Title : Towards elimination of HIV, syphilis and HBV mother-to-child transmission in the Gambia and Burkina Faso: The Triple Elimination Initiative of Mother-to-Child Transmission (TRI-MOM) program
Abstract:
Background:
West Africa faces significant challenges with mother-to-child transmission (MTCT) of HIV, syphilis, and hepatitis B virus (HBV) infections. Despite this burden, MTCT of these infections can be effectively prevented with straightforward interventions. The World Health Organization (WHO) has advocated for a "triple elimination" model, integrating the prevention of these infections into maternal care services to accelerate their control and elimination. The TRI-MOM project aims to evaluate the feasibility of integrating the triple elimination model in two West African countries.
Methods:
In The Gambia, the triple elimination strategy was deployed across four healthcare sites representing different levels of care.

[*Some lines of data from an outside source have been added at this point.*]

### config.mk
export PLATFORM = sky130hd
export DESIGN_NAME = sscs_ctrl
export DESIGN_NICKNAME = d
export VERILOG_FILES = /design/src/hdl/sscs_pkg.sv /design/src/hdl/sscs_ctrl.sv
export SDC_FILE = /design/constraint.sdc
export NUM_CORES = 1
export LEC_CHECK = 0
export BUFFER_PORTS_ARGS = -buffer_cell sky130_fd_sc_hd__buf_2
export CAP_MARGIN = 20
export CORE_AREA = 4 4 41 43
export CTS_BUF_LIST = sky130_fd_sc_hd__clkbuf_4 sky130_fd_sc_hd__clkbuf_8
export DETAILED_ROUTE_END_ITERATION = 8
export DIE_AREA = 0 0 45 47
export SYNTH_ARGS = -nofsm -noshare
export SYNTH_HDL_FRONTEND = slang
export SYNTH_SLANG_ARGS = --single-unit
### constraint.sdc
create_clock -name clk -period 0.85 [get_ports clk]
set_input_delay 0 -clock clk [delete_from_list [all_inputs] [get_ports clk]]
set_output_delay 0 -clock clk [all_outputs]
set_load 0.02 [all_outputs]
### src/hdl/sscs_pkg.sv
// Shared types and constants for the sparse set component store.
package sscs_pkg;

  localparam int ENT_W = 10;
  localparam int CNT_W = 11;
  localparam int ENT_SPAN = 2 ** ENT_W;

  typedef enum logic [1:0] {
    ACT_ADD    = 2'd0,
    ACT_REMOVE = 2'd1,
    ACT_LOOKUP = 2'd2,
    ACT_READ   = 2'd3
  } action_t;

  typedef enum logic [1:0] {
    ST_OK      = 2'd0,
    ST_ALREADY = 2'd1,
    ST_ABSENT  = 2'd2,
    ST_BEYOND  = 2'd3
  } status_t;

  typedef struct packed {
    logic clear;
    logic load;
    logic exec;
    logic look_rd;
    logic look_done;
  } cmd_t;

  typedef struct packed {
    logic clr_last;
    logic need_look;
    logic out_free;
  } stat_t;

endpackage

### src/hdl/sscs_ctrl.sv
// Controller state machine: clearing sweep, accept, execute and lookup read.
module sscs_ctrl (
  input  logic          clk,
  input  logic          rst,
  input  logic          req_valid,
  output logic          req_ready,
  input  sscs_pkg::stat_t stat,
  output sscs_pkg::cmd_t  cmd
);
  import sscs_pkg::*;

  typedef enum logic [1:0] {
    S_CLEAR,
    S_IDLE,
    S_EXEC,
    S_LOOK
  } state_t;

  state_t state;
  state_t state_next;

  always_comb begin
    state_next = state;
    cmd        = '0;
    req_ready  = 1'b0;
    case (state)
      S_CLEAR: begin
        cmd.clear = 1'b1;
        if (stat.clr_last) state_next = S_IDLE;
      end
      S_IDLE: begin
        req_ready = 1'b1;
        if (req_valid) begin
          cmd.load   = 1'b1;
          state_next = S_EXEC;
        end
      end
      S_EXEC: begin
        if (stat.need_look) begin
          cmd.look_rd = 1'b1;
          state_next  = S_LOOK;
        end else if (stat.out_free) begin
          cmd.exec   = 1'b1;
          state_next = S_IDLE;
        end
      end
      S_LOOK: begin
        if (stat.out_free) begin
          cmd.look_done = 1'b1;
          state_next    = S_IDLE;
        end
      end
      default: state_next = S_CLEAR;
    endcase
  end

  always_ff @(posedge clk) begin
    if (rst) state <= S_CLEAR;
    else state <= state_next;
  end

  // one command at a time
  a_cmd_onehot: assert property (@(posedge clk) disable iff (rst) $onehot0(cmd))
    else $error("more than one datapath command");
  a_no_load_clear: assert property (@(posedge clk) disable iff (rst)
    cmd.clear |-> !req_ready)
    else $error("transfer accepted during clearing sweep");
  a_look_follows: assert property (@(posedge clk) disable iff (rst)
    cmd.look_rd |=> !req_ready)
    else $error("new transfer accepted before lookup finished");

endmodule

==> impl_results.md <==
- Pwr Total: 0.448 mW
- Yosys cell types: 15
- # DRC: 0
- Final #Nets: 42
- Starting Density: 11.5%
- Crit path capture type: primary output
- Violated checks: setup timing
- Worst setup margin: -0.159 ns
- CTS tree: yes
- Synth Area in XOR/XNOR: 0%
- H-tree depth: 1
- Crit Path Max Fanout: 6
- Placed inst area: 238 um^2
- Yosys reg bits: 2
- Clk sinks: 2
- Worst Path Class, Setup: reg2out
- Pin count of the biggest net entering global routing: 10
- First-pass GRT wire length: 662 um
- TNS Setup: -0.668 ns
- Site Rows: 13
- Commonest cells post-synth: 2 x and2b_2, 2 x dfxtp_1, 2 x inv_1
- Post-synth top flop: dfxtp_1
- Sequential share of the synthesized area: 26.7%
- Final non-filler cell total: 49
- CTS Root Cell: clkbuf_4
- Final GP Congestion: 0.652
- P_leak: 0.152 nW
- WL final: 404 um
- Initial DRC Count: 2
- RSZ-0062 raised after global routing: yes
- Setup-failing EPs final: 7
- Endpoints failing hold: 0
- Synth Area in Adders: 0%
- DR vias/cell: 3.71
- Die height: 47 um
- Layout area overhead: 104%
- Core area: 1300 um^2
- Worst VDD drop: 962 uV
- Inserted Diodes: 0
- Io pins: 12
- Final Skew: 0.000491 ns
- Total CTS buffers: 3
- Gr usage total: 4.73%
- Mapped Nets: 24
- Critical path arrival: 1.01 ns
- Mean Syn Cell Area: 8.34 um^2
- Detailed placement HPWL: 317 um
- GRT overflow: 0
- Largest cells by area after synthesis: dfxtp_1 27%, and2b_2 12%, a211oi_2 8.3%
- Share of the synthesized area in the top cell type: 26.7%
- Regs by FF count: state x2
- Post-route cell area: 307 um^2
- Pins Over Slew Limit: 0
- Status: finished with violations
- Mux cell area share after synthesis: 0%
- Fraction of layout cells with a size suffix above 1: 79.4%
- Via count: 182
- DP Worst Slack: -0.0482 ns
- Worst Tran Pin Value: 0.215 ns
- Startpoint Class: register
- Die area: 2120 um^2
- Synth Cell Area: 150 um^2
- Clock-pin slew on the worst setup and hold paths: 0.03 ns
- Placed insts: 44
- Crit path required time: 0.85 ns
- Gate Count Post-Synth: 18
- Vias in the first global route: 175
- Hold Crit Class: in2reg
- Clk buf depth: 2
- Antenna-violating nets left: 0
- Largest family of logic cells by synthesized area: simple AND/OR/NAND/NOR gates
- Reg with most FFs: state
- Max_cap viols: 0
- Initial antenna violation count: 0
- Largest register FFs: 2
- Fill cell count: 155
- TritonRoute pass-1 iters: 2
- Compound-cell area share of the yosys netlist: 15.0%
- Yosys warnings: 0
- Synth area leader: dfxtp_1
- Post-synth EDFFs: 0
- Final worst-path cycle share: 119%
- Cell Pwr Density: 1460 nW/um^2
- Slew margin rel.: 85.5%
- Port Buffers: 11
- Post-synthesis simple-gate area fraction: 53.3%
- Worst-Skew Late Latency: 0.22 ns
- Drt wl/cell: 8.24 um
- Final min period: 1.01 ns
- Asr flop ratio synth: 0%
- DIE WIDTH: 45 um
- Fmax: 0.991 GHz
[final timing paths]
check	end	start	slack [ns]	cells after the start
max	cmd[3]	state[1]	-0.16	4
min	state[1]	req_valid	0.05	3
max reg2reg	state[0]	state[0]	-0.06	3
min reg2reg	state[1]	state[1]	0.55	2
[through the flow]
stage	utilization (%)	hold WS, ns
3_5_place_dp	18.3	0.174
4_1_cts	22.9	0.0444
5_1_grt	23.6	0.0542
2_1_floorplan	-	0.0551
3_3_place_gp	18.3	0.174
6_report	23.6	0.0494
[logic make-up after synthesis]
family / count (synthesis)
flops: 2
buf+inv: 2
compound gates: 3
simple gates: 11
[layout by cell type, fill, tap and decap left out, types with 2 or more instances in the layout]
cell      instances
buf_2             8
clkbuf_4          3
and2b_2           2
buf_6             3
dfxtp_4           2
[critical path, cell delays in order, from the launching register on]
cell     delay [ns]
dfxtp_4        0.35
and2b_2        0.22
nand2_2        0.07
inv_2          0.03
buf_6          0.12
[power by group]
group	internal (mW)	total, mW	switching [mW]
Combinational	0.0680	0.129	0.0606
Sequential	0.102	0.116	0.0146
Clock	0.155	0.203	0.0480
Total	0.325	0.448	0.123
[layout make-up]
cell class                 count  area, um^2  area share [%]
inverter                       2        7.51            2.45
clock buffer                   3        22.5            7.35
tap                           15        18.8            6.12
multi-input combinational     14         119            38.8
sequential                     2        47.5            15.5
timing repair buffer          13        91.3            29.8
[per-layer routing]
| layer | wire length (um) | GRT usage [%] |
|---|---|---|
| met1 | 200 | 5.19 |
| met2 | 144 | 6.21 |
| met3 | 60 | 4.60 |
| met4 | 0 | 1.75 |
| met5 | 0 | 0 |
[timing repair]
action                                  in CTS  in global routing
hold buffers                                 1                  0
pin swaps                                    1                  0
buffers inserted                             1                  0
endpoints found under the hold margin        2                  0
endpoints found under the setup margin       7                  8
gates cloned                                 0                  0
resized for setup                            8                  2
Note: power is estimated with default switching activity, not from simulation.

First, we conducted training for healthcare workers (HCWs) on the three infections to enhance awareness and capacity. Then we offered free routine antenatal screening for the three infections using rapid diagnostic tests. Pregnant women testing positive for any of the 3 infections received appropriate treatment or prophylaxis to prevent MTCT. Data on MTCT outcomes and cost-effectiveness were collected and analyzed to assess the strategy’s impact.
Results:
Between January-March 2024, HCWs in government facilities were trained. Simplified screening and treatment/prophylaxis SOPs were developed and adapted per health facility. Between 18 March and 23 December 2024, 6,301 pregnant women were screened for the 3 infections. Overall, 99% of all pregnant women accepted screening. Among these, 267 women (4.23%) tested positive for at least one infection: 75 had HIV mono-infection, 173 had HBV mono-infections, 14 had syphilis mono-infection, 4 had HIV/HBV co-infection and 1 had HIV/syphilis co-infection. All HIV-positive women were started on antiretroviral therapy (ART) following the "test-and-treat" approach. All syphilis-positive women accepted treatment with benzathine penicillin, with no adverse reactions reported. Of 173 HBV mono-infected women, 45 received TDF prophylaxis either based on high viral load (>200,000IU/mL) or based on a test-and-prophylax protocol.
Conclusions:
The TRI-MOM project demonstrates that integrating triple screening for HIV, syphilis, and HBV into maternal care is both feasible and acceptable. Training of government HCWs, counselling of women and availability of rapid diagnostic tools have enabled seamless implementation. This approach can improve maternal and neonatal health outcomes and promote elimination of MTCT of these infections.